### DATA RECORDS

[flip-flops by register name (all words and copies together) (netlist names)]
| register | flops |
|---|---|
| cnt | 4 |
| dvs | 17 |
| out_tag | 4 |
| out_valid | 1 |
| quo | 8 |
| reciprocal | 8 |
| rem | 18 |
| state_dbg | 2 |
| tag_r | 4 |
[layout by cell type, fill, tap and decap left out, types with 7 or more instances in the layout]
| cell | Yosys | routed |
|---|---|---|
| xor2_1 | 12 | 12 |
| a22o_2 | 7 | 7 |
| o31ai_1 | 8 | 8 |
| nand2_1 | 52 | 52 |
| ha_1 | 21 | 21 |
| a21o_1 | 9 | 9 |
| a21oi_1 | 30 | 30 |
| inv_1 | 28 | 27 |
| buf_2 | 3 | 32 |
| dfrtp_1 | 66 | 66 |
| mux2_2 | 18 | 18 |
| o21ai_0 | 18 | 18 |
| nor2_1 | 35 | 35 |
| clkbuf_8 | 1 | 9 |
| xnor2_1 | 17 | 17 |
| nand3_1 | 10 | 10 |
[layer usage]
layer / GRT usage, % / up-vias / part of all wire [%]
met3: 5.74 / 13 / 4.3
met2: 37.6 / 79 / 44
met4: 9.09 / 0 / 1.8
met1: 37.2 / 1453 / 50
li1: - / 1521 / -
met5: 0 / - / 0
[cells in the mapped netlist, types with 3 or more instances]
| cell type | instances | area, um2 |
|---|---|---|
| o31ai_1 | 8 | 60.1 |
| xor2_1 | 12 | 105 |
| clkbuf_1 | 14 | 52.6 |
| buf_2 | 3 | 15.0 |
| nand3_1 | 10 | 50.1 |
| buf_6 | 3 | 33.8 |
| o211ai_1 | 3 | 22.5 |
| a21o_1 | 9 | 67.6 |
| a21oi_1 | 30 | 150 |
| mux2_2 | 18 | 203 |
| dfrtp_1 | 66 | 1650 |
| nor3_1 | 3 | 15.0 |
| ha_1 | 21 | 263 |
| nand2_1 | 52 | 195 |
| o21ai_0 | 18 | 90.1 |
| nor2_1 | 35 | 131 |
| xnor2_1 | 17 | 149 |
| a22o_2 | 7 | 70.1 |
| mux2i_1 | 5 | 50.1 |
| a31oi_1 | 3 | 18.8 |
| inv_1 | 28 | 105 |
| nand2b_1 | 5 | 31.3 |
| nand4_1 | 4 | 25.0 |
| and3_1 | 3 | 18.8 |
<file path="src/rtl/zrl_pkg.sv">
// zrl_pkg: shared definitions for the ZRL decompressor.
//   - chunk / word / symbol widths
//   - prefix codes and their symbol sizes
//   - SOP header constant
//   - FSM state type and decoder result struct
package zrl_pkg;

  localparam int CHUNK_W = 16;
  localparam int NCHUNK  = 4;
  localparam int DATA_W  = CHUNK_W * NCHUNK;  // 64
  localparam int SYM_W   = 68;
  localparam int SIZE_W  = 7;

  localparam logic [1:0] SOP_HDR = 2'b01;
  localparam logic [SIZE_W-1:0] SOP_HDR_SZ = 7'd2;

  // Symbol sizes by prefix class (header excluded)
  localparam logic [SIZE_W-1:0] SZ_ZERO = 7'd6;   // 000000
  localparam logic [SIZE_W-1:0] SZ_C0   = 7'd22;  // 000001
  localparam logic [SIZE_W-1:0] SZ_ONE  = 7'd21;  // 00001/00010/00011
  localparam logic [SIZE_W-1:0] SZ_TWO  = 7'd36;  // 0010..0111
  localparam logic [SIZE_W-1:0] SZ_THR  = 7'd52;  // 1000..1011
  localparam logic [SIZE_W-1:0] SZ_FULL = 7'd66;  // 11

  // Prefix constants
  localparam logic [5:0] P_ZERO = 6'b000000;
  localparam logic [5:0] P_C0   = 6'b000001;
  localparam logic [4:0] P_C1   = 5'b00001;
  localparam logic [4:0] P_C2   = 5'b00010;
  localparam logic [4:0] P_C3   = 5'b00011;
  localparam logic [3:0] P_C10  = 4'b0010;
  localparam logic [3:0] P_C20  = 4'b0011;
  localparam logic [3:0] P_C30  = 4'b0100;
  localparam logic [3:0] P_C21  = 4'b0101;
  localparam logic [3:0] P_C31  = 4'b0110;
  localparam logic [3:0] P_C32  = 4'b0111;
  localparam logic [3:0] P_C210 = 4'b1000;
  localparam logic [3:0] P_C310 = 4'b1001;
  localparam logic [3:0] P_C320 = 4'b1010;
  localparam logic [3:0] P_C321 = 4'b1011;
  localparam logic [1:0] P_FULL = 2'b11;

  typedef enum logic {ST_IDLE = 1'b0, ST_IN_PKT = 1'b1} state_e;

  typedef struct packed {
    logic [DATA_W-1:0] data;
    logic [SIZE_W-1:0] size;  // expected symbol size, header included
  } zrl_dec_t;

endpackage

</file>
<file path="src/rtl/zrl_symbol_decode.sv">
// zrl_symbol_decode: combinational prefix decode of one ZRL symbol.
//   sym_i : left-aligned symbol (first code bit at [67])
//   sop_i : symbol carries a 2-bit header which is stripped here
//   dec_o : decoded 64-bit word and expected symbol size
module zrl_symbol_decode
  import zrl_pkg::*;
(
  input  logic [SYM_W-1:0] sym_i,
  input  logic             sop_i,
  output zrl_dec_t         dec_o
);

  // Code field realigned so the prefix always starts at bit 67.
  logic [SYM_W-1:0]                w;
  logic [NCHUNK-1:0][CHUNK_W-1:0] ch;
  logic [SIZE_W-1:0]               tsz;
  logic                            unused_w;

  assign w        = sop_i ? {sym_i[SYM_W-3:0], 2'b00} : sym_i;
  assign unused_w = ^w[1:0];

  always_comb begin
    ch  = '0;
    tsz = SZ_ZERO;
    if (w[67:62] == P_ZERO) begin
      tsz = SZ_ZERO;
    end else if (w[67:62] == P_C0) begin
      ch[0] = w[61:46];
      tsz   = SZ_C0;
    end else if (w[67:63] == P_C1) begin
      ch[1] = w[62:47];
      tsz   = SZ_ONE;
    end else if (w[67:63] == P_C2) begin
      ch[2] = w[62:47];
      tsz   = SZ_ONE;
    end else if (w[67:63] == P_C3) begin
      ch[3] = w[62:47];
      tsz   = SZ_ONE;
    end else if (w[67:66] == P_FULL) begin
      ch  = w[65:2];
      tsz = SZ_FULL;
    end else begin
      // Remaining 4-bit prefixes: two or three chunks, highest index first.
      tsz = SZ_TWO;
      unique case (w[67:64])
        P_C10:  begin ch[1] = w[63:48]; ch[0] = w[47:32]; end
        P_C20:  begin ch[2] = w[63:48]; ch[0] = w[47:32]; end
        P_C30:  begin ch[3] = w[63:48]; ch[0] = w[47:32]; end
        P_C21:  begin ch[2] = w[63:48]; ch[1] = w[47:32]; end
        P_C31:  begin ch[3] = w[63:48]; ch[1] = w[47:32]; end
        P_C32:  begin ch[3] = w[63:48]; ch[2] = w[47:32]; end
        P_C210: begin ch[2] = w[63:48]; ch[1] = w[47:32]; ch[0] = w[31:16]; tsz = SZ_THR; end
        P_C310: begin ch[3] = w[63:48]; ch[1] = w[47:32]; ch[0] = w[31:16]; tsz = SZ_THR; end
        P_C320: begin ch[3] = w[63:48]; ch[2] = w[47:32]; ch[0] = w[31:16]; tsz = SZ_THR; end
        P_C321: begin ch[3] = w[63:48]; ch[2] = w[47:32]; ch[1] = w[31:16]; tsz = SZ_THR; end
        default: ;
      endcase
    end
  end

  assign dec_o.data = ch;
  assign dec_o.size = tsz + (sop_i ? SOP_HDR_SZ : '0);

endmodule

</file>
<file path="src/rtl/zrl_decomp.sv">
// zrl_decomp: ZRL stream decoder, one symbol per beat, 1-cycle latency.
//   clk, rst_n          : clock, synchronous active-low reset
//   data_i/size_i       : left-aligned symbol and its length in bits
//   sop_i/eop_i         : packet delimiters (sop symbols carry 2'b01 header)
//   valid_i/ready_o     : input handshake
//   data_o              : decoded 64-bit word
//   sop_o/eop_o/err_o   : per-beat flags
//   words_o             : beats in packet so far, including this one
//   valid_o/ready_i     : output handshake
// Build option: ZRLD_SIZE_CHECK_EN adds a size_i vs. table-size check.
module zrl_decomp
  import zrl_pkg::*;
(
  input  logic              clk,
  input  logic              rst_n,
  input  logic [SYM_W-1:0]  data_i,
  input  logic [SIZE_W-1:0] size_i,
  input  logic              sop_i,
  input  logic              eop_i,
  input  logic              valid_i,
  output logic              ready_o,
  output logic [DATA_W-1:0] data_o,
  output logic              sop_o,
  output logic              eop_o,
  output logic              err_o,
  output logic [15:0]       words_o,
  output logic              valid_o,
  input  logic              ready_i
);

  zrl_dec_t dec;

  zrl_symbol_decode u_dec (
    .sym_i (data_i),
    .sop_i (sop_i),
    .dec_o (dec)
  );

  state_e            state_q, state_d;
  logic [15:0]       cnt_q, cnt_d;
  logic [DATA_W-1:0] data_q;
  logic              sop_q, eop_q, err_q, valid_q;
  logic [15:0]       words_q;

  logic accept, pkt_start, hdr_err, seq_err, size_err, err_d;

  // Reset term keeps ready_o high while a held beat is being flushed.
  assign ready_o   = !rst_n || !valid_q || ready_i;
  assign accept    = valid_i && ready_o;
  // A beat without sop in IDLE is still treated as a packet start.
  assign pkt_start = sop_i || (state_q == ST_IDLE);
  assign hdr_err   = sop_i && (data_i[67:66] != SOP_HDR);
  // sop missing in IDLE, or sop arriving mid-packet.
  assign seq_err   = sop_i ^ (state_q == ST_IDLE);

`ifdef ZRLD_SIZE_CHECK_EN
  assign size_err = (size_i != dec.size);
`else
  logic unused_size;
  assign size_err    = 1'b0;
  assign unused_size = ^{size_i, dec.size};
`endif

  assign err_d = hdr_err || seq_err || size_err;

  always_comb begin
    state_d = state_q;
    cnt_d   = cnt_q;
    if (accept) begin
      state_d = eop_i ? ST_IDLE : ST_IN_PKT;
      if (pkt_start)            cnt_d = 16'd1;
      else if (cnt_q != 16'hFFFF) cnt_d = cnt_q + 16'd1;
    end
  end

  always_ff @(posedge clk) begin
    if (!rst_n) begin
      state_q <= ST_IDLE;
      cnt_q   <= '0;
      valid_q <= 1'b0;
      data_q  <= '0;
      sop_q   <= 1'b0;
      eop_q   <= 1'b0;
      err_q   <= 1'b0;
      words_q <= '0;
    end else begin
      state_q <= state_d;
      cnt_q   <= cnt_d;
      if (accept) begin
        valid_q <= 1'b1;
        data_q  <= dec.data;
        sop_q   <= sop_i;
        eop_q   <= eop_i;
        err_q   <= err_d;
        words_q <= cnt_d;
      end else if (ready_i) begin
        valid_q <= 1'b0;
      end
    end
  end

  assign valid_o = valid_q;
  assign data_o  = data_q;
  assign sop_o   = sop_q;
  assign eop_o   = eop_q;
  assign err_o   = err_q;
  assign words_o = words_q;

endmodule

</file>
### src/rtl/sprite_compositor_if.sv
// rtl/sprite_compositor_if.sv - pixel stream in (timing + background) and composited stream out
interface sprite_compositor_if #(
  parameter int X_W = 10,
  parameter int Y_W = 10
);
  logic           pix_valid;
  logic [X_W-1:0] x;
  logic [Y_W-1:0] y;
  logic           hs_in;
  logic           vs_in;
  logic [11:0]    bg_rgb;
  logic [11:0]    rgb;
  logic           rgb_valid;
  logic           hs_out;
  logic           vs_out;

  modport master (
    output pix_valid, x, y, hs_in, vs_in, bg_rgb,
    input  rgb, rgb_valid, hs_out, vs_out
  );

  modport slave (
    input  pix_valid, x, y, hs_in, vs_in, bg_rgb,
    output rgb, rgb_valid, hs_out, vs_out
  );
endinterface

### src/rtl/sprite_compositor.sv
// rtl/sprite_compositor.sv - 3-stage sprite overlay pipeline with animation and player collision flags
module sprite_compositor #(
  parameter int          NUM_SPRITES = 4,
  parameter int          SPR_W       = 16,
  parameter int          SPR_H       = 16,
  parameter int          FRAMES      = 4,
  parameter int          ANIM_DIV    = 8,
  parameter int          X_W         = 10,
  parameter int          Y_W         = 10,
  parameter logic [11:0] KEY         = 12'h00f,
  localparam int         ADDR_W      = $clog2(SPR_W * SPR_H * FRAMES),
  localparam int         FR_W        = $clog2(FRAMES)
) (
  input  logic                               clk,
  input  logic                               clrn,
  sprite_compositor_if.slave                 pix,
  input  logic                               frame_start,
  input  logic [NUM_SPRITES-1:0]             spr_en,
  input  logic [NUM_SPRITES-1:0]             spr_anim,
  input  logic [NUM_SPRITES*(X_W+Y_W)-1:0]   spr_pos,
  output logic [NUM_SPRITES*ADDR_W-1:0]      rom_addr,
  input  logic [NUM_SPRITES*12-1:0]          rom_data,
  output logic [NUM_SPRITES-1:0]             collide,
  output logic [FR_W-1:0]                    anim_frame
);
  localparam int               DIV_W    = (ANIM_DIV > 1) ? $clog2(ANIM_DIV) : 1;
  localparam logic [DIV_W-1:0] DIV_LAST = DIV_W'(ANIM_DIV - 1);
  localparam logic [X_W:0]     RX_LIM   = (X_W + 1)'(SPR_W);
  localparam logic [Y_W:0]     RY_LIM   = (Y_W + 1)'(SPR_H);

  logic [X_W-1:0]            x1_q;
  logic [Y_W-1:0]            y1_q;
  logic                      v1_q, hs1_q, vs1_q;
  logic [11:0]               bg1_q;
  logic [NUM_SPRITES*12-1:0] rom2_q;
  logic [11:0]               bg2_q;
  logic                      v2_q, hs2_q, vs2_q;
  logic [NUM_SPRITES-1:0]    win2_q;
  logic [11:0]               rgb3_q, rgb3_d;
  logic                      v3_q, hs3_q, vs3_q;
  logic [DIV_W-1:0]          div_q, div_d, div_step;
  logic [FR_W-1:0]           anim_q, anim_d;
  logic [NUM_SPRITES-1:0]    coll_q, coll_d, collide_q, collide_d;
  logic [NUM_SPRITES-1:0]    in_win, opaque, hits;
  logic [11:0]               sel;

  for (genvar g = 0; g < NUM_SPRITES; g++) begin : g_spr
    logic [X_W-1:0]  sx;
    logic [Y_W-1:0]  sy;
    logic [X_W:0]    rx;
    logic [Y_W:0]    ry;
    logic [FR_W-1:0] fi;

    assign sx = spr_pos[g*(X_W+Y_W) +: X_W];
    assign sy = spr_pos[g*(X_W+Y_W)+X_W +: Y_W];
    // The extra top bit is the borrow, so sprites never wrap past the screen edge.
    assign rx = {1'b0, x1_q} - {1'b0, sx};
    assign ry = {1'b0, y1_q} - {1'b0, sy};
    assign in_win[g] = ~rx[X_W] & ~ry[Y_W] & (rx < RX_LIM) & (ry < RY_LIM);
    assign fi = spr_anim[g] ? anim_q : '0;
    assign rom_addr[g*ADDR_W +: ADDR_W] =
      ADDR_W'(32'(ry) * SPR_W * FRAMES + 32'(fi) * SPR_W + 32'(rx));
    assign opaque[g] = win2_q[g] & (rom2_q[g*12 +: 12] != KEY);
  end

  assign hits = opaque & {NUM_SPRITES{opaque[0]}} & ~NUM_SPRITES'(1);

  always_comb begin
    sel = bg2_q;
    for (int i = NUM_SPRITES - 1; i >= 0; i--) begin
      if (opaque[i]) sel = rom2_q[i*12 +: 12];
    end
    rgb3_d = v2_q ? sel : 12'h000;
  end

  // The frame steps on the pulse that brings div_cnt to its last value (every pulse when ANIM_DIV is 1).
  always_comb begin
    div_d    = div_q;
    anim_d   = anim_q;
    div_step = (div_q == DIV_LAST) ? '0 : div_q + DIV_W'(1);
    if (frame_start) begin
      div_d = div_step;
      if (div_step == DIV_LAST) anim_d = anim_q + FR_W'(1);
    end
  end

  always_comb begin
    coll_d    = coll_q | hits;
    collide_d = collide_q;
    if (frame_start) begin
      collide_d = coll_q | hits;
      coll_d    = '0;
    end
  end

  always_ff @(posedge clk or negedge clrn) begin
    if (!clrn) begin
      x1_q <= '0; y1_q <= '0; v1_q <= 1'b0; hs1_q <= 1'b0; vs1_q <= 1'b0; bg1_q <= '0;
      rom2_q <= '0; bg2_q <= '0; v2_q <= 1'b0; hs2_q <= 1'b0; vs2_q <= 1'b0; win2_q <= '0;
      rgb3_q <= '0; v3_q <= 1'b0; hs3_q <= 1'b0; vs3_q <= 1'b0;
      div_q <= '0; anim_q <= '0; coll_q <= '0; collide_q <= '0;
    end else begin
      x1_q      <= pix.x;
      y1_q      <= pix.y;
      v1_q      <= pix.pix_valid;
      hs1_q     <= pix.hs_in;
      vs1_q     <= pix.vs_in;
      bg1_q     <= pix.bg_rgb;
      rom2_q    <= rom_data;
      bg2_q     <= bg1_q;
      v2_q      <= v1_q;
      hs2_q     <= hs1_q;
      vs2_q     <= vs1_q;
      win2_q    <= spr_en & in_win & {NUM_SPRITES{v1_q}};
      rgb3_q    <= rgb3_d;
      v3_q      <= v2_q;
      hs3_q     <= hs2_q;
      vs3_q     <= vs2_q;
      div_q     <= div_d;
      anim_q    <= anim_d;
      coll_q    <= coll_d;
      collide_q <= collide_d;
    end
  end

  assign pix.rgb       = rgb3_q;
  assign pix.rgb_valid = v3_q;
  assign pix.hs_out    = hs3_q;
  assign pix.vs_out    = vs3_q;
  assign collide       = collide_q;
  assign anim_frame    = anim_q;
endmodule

---

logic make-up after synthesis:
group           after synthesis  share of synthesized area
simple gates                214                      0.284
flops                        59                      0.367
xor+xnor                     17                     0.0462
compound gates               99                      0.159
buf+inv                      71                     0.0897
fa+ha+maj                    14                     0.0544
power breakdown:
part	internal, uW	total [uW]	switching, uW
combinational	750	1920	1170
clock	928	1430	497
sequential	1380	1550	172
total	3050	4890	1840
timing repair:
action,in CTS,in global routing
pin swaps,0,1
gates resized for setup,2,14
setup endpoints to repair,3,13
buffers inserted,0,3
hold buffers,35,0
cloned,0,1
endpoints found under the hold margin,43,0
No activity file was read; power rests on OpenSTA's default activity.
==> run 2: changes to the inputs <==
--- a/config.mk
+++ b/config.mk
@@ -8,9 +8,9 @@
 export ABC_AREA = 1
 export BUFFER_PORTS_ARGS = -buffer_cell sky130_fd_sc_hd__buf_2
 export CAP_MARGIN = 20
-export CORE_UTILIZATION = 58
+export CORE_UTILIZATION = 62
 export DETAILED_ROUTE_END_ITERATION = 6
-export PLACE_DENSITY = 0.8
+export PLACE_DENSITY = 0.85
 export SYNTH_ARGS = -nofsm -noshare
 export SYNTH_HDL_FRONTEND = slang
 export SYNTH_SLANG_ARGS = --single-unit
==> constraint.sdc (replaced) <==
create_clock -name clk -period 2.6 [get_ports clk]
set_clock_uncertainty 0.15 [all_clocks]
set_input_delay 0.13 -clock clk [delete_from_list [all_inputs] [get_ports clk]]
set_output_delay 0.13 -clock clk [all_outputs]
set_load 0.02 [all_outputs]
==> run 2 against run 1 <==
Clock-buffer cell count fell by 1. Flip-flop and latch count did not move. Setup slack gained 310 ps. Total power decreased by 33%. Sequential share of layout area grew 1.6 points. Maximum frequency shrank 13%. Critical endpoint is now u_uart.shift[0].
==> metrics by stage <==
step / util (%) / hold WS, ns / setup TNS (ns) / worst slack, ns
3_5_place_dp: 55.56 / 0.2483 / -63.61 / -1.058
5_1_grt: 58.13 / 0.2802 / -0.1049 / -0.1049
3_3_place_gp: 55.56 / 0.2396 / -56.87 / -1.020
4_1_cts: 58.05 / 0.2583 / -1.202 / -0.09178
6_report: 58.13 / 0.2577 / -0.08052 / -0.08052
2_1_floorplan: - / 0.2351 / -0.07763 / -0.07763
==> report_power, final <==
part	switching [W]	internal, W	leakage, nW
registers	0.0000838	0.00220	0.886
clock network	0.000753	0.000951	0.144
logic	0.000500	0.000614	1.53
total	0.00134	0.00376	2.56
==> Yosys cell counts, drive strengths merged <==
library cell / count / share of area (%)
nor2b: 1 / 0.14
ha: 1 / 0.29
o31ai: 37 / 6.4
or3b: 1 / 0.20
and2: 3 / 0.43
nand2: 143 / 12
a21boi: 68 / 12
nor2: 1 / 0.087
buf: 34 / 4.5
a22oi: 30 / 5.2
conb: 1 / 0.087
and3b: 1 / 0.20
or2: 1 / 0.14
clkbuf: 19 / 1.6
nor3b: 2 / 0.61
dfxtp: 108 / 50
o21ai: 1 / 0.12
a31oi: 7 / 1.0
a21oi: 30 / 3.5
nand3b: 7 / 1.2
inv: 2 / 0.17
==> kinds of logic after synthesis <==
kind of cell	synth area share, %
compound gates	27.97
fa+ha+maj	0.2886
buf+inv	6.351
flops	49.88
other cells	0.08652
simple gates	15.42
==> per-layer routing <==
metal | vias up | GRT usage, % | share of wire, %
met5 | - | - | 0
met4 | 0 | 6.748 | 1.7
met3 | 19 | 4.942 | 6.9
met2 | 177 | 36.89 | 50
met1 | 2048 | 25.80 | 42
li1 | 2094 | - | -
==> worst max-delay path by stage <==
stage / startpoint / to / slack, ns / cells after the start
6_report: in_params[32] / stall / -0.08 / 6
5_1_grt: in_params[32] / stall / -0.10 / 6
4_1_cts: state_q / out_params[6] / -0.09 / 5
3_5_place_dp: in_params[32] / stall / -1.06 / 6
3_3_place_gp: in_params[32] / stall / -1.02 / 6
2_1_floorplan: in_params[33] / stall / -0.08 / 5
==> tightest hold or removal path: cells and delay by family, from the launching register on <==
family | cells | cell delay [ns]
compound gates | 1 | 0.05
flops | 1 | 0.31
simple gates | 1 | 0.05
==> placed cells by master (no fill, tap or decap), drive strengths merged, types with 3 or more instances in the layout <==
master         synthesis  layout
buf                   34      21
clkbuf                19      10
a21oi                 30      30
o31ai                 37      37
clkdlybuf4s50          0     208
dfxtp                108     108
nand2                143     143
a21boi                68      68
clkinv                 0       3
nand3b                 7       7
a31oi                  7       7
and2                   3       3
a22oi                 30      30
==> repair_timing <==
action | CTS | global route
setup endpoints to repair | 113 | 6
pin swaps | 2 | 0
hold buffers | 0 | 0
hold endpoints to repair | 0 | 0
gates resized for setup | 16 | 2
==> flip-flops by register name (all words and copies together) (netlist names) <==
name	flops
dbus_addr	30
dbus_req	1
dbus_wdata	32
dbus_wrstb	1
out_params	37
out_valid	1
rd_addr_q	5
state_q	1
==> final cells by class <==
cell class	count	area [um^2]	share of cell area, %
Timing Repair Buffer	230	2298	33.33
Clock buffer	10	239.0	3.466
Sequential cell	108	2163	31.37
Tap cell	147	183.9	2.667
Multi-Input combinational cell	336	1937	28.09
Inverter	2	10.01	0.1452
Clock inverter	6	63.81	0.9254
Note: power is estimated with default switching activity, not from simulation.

### TASK PROMPT
The answer must be every line from the records above that contains "endpoints".

### RESPONSE AREA
setup endpoints to repair,3,13
endpoints found under the hold margin,43,0
setup endpoints to repair | 113 | 6
hold endpoints to repair | 0 | 0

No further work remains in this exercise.